Your answer should be only the lines below from the one with "30.3 | 3080 |" to the one with "li1 | 1260 | - | - |", repeated exactly, ends included.

------------------------------------

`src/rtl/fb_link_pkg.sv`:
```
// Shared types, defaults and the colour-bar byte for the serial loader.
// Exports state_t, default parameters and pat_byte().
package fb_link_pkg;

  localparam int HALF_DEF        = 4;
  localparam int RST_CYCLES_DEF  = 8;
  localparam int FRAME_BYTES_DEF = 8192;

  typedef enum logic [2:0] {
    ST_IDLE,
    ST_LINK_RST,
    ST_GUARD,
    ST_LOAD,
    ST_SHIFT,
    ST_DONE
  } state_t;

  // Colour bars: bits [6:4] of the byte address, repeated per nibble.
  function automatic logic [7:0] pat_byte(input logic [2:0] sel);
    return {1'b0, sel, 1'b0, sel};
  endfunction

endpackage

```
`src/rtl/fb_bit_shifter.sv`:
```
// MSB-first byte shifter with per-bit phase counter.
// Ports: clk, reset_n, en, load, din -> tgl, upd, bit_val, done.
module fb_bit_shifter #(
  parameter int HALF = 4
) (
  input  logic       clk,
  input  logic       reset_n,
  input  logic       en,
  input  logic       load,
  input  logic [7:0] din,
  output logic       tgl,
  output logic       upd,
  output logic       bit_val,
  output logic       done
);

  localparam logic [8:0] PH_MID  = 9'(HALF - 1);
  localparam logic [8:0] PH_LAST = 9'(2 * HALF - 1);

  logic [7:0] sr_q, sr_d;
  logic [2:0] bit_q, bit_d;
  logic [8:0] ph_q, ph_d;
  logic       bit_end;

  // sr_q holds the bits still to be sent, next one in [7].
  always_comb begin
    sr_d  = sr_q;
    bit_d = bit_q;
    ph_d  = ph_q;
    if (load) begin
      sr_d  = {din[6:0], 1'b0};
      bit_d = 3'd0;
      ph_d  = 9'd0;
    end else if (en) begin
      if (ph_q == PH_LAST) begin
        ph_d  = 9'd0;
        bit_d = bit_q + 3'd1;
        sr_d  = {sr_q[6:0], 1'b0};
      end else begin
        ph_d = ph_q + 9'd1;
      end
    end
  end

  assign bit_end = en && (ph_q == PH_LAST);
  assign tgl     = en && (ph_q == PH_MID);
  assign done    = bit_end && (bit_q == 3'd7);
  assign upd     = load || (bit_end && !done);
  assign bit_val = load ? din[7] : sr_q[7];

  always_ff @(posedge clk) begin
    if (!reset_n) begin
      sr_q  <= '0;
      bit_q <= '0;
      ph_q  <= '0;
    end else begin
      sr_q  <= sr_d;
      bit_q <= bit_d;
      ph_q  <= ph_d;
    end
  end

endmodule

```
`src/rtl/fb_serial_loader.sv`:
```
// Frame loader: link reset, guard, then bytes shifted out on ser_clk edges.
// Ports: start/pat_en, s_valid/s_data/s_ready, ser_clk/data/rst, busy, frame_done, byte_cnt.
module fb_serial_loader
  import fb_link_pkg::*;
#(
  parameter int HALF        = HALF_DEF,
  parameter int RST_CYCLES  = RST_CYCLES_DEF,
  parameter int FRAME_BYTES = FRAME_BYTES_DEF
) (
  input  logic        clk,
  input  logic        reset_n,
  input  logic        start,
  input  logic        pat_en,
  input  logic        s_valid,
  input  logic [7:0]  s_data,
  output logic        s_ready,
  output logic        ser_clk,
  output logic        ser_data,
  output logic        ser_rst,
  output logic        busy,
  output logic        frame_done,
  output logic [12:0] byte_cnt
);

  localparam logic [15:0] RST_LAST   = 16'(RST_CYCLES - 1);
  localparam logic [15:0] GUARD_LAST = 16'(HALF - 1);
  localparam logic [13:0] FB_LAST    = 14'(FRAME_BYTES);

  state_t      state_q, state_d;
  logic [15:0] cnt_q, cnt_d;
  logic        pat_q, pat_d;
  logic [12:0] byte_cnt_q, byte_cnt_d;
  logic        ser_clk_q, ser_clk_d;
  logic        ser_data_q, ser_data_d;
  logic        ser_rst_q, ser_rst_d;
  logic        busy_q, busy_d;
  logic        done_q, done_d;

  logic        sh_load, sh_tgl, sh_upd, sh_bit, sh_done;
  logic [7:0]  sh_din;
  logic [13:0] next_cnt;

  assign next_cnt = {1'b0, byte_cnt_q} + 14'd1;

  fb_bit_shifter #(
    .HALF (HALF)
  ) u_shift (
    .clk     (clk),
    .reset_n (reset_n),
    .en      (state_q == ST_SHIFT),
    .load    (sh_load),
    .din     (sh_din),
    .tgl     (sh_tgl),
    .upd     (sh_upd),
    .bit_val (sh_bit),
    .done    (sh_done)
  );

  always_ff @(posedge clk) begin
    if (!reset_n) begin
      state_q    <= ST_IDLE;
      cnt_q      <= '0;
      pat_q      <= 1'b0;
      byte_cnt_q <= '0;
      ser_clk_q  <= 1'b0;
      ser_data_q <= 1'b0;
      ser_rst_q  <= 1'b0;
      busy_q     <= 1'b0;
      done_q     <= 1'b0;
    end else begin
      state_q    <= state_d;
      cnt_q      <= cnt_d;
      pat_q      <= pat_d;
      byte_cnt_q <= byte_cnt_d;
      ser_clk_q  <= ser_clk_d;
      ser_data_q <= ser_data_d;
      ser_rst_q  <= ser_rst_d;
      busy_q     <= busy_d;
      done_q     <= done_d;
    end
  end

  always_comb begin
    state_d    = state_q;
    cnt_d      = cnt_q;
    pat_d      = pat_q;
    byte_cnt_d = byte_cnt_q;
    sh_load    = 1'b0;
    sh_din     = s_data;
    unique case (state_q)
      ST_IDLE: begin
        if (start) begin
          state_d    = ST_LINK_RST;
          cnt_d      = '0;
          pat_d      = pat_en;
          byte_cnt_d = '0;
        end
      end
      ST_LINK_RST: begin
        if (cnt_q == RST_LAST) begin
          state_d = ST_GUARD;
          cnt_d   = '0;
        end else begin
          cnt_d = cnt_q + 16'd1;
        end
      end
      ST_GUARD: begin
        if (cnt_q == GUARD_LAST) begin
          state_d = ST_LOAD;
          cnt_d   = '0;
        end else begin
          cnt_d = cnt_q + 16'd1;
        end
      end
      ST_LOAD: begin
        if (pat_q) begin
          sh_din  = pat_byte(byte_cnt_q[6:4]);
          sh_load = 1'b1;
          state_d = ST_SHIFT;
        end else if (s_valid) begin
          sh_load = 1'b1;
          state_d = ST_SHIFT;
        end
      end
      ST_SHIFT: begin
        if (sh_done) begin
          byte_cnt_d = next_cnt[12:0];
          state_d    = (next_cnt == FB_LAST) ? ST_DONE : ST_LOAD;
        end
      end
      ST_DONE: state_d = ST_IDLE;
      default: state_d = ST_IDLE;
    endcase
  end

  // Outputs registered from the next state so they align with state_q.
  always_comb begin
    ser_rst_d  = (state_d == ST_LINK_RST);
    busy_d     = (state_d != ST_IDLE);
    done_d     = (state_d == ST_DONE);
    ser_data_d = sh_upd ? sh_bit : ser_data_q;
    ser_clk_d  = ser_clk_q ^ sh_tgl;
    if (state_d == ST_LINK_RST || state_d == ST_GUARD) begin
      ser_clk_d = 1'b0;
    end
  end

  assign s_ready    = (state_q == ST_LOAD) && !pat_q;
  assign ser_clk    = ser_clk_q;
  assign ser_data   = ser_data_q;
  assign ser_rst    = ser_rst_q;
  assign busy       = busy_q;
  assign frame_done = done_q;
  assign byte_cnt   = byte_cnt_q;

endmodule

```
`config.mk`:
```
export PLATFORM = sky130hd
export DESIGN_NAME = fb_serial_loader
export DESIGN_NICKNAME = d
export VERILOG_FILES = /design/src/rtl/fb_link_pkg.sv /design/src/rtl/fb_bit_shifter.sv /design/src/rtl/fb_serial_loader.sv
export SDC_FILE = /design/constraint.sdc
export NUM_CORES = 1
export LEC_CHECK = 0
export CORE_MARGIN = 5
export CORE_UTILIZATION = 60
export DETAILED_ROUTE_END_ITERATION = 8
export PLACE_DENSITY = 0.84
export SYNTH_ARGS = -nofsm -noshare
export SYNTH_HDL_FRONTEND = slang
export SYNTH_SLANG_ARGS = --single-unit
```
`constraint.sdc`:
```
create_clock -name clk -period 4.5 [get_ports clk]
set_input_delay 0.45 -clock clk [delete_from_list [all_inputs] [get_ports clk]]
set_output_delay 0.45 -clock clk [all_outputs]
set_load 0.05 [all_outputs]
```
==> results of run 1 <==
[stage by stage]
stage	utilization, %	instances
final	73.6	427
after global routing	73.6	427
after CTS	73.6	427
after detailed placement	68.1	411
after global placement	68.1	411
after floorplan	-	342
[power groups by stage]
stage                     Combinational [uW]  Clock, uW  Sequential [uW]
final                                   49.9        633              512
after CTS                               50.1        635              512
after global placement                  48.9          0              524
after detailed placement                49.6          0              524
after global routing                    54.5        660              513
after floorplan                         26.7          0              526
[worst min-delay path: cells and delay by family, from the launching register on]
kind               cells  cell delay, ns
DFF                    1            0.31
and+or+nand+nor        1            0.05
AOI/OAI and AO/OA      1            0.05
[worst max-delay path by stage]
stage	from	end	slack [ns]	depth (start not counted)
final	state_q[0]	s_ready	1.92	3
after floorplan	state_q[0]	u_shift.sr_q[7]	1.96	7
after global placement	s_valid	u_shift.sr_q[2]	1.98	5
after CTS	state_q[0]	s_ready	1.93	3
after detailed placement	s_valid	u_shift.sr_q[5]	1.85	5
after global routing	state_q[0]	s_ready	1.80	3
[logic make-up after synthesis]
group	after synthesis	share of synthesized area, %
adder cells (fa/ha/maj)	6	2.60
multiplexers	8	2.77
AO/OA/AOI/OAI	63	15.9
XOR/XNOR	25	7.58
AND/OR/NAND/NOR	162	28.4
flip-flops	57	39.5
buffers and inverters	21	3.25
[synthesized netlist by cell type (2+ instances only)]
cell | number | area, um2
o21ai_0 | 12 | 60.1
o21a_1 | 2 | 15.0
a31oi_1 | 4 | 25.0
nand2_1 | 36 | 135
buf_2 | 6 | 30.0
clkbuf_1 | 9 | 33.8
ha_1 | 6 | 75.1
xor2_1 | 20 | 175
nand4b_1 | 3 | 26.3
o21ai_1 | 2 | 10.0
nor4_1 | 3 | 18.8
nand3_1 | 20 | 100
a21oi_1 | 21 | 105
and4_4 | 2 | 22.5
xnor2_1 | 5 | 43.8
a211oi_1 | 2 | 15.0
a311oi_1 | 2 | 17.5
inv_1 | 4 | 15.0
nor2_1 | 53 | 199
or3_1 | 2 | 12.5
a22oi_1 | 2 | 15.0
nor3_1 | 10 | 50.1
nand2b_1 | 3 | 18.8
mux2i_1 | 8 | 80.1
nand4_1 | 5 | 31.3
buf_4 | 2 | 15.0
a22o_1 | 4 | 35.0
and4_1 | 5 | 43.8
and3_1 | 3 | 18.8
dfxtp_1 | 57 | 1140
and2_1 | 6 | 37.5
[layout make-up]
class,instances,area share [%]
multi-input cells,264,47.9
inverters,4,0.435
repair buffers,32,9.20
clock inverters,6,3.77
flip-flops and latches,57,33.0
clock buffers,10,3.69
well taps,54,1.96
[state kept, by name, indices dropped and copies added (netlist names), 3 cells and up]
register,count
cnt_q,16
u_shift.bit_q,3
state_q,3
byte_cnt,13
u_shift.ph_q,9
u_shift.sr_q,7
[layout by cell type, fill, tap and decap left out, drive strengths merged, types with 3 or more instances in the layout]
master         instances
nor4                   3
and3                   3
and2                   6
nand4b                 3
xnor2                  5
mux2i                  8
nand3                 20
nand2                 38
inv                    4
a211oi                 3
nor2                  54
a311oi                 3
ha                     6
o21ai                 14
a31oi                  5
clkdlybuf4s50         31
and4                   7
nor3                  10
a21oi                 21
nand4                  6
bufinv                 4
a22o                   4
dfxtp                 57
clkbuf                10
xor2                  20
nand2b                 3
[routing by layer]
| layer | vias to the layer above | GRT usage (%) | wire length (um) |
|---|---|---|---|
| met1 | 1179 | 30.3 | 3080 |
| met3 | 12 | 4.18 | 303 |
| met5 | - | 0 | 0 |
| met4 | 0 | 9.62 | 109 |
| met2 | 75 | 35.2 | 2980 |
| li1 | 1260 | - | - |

------------------------------------

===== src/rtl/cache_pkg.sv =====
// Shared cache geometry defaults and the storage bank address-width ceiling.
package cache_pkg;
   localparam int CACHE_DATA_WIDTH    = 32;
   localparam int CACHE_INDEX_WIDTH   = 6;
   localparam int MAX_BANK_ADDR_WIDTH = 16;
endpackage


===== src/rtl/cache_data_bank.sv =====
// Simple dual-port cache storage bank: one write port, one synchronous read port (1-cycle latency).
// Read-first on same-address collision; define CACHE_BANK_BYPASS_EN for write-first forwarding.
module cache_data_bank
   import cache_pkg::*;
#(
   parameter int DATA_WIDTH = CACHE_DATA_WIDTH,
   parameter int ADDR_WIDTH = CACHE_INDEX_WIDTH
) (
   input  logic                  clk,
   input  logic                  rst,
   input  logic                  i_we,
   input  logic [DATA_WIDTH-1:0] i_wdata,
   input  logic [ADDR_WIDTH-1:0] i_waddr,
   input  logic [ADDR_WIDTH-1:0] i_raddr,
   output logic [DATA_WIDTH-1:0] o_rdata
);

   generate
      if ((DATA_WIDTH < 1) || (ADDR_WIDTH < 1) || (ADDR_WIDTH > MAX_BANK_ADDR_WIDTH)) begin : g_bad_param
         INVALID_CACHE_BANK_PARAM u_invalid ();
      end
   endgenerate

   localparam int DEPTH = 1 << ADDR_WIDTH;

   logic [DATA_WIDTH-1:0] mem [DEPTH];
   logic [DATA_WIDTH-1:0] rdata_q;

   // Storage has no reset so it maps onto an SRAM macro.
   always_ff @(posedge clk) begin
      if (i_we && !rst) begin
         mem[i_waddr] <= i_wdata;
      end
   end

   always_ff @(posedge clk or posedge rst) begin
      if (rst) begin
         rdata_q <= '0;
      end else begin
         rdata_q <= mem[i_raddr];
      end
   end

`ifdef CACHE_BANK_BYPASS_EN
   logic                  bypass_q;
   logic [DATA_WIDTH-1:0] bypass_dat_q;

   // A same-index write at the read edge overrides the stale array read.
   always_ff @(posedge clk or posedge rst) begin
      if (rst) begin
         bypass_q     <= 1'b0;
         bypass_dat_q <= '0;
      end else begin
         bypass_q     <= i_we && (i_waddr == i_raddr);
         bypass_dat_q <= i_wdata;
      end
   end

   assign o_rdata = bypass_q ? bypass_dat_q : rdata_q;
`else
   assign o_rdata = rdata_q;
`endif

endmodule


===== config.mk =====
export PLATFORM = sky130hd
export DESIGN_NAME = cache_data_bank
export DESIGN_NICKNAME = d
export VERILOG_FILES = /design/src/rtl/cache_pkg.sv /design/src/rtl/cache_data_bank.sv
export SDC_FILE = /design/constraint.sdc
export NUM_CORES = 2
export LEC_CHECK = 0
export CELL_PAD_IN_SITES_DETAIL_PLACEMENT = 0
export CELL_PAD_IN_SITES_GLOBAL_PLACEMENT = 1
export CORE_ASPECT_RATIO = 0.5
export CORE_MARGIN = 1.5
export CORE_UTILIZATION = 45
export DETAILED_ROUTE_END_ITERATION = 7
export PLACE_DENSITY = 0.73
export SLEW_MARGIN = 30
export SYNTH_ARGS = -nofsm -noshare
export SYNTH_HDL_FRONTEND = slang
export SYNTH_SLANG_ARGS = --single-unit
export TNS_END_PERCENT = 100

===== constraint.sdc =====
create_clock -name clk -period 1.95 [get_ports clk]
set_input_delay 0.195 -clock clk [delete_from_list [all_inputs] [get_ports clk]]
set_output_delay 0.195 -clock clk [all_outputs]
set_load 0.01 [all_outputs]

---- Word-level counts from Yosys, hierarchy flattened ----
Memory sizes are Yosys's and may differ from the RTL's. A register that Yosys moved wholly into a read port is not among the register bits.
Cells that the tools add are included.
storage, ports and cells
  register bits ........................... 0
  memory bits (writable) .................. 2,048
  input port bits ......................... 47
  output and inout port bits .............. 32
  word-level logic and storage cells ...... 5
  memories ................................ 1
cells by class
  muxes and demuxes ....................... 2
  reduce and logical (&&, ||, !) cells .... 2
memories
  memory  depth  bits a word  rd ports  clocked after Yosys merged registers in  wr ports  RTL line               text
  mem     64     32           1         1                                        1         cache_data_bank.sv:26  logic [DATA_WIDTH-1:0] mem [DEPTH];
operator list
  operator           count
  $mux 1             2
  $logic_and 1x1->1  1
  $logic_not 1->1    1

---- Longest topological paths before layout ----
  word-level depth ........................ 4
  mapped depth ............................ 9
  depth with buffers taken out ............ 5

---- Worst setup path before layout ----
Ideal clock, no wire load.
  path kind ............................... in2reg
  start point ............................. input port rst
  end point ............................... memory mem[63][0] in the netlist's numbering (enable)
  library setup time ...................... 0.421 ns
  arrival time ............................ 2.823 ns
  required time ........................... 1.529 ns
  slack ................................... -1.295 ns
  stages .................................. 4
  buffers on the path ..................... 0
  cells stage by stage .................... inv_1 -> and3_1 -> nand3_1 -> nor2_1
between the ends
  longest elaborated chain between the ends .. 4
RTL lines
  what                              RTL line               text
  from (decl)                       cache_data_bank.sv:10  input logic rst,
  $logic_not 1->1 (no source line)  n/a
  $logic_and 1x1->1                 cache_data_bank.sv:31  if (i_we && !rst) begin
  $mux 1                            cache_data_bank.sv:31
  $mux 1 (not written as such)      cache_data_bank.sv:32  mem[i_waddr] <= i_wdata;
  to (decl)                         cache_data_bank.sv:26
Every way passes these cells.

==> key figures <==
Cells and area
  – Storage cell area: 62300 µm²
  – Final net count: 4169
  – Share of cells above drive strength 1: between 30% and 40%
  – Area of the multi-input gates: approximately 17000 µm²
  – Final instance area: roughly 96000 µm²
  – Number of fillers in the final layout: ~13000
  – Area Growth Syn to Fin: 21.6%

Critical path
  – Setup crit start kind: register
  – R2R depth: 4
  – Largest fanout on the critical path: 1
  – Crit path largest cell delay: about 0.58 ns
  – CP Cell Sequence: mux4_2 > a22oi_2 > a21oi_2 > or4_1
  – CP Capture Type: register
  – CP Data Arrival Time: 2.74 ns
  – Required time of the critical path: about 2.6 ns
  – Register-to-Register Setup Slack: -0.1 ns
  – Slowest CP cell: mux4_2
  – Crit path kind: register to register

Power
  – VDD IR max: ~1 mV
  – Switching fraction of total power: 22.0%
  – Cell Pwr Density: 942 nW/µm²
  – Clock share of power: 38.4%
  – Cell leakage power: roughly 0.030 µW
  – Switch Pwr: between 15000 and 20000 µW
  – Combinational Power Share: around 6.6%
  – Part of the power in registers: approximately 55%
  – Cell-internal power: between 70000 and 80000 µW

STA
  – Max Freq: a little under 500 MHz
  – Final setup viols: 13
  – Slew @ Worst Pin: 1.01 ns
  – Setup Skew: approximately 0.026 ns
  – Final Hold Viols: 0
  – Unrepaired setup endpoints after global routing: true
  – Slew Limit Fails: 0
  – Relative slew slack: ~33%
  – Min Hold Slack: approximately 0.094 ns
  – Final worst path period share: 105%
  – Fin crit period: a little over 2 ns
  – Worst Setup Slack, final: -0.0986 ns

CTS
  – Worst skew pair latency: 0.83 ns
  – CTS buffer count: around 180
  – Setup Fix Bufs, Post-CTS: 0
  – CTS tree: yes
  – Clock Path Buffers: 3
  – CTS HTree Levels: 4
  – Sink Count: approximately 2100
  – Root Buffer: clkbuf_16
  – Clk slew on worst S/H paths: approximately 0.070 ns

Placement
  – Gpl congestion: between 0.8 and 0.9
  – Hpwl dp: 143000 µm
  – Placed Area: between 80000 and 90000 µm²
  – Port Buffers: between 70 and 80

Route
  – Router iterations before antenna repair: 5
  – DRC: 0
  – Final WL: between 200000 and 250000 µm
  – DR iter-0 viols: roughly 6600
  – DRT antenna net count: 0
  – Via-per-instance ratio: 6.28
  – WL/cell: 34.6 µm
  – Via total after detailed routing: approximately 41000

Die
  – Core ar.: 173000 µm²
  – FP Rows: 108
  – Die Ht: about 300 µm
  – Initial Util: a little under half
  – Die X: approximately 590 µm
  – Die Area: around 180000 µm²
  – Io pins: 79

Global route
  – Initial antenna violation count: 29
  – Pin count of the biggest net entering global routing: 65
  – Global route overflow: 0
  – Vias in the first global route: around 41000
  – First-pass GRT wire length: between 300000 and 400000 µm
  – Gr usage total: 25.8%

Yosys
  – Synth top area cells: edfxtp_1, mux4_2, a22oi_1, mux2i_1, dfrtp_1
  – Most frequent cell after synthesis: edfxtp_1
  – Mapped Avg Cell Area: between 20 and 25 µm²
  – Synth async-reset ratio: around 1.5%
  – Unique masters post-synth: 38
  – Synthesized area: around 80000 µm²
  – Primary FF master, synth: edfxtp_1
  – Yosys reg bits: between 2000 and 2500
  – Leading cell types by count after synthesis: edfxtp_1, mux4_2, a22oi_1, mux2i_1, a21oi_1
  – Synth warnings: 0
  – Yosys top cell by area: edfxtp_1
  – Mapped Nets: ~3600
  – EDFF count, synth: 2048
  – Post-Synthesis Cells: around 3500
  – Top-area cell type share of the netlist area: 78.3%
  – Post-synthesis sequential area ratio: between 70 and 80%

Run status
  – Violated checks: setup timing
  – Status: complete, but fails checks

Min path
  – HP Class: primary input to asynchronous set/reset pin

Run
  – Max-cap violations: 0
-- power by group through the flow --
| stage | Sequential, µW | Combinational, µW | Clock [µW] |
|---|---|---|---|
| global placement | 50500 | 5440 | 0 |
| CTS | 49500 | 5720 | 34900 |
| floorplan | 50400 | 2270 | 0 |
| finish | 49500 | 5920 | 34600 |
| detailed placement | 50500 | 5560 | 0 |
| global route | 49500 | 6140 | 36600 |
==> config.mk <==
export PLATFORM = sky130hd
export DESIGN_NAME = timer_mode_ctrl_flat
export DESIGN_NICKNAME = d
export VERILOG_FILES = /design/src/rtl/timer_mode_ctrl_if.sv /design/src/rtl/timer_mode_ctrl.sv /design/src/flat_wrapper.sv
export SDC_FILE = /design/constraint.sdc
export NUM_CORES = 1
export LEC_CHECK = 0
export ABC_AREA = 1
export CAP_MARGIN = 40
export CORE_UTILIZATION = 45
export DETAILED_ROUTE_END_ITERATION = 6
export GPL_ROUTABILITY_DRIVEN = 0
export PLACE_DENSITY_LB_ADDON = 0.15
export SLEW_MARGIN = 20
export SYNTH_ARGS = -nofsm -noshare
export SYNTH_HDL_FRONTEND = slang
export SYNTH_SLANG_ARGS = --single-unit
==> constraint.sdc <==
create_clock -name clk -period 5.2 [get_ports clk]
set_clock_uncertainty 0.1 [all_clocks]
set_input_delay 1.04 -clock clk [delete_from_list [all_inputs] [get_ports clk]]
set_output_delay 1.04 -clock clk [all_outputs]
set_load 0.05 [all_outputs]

------------------------------------

Written solution:
| met1 | 1179 | 30.3 | 3080 |
| met3 | 12 | 4.18 | 303 |
| met5 | - | 0 | 0 |
| met4 | 0 | 9.62 | 109 |
| met2 | 75 | 35.2 | 2980 |
| li1 | 1260 | - | - |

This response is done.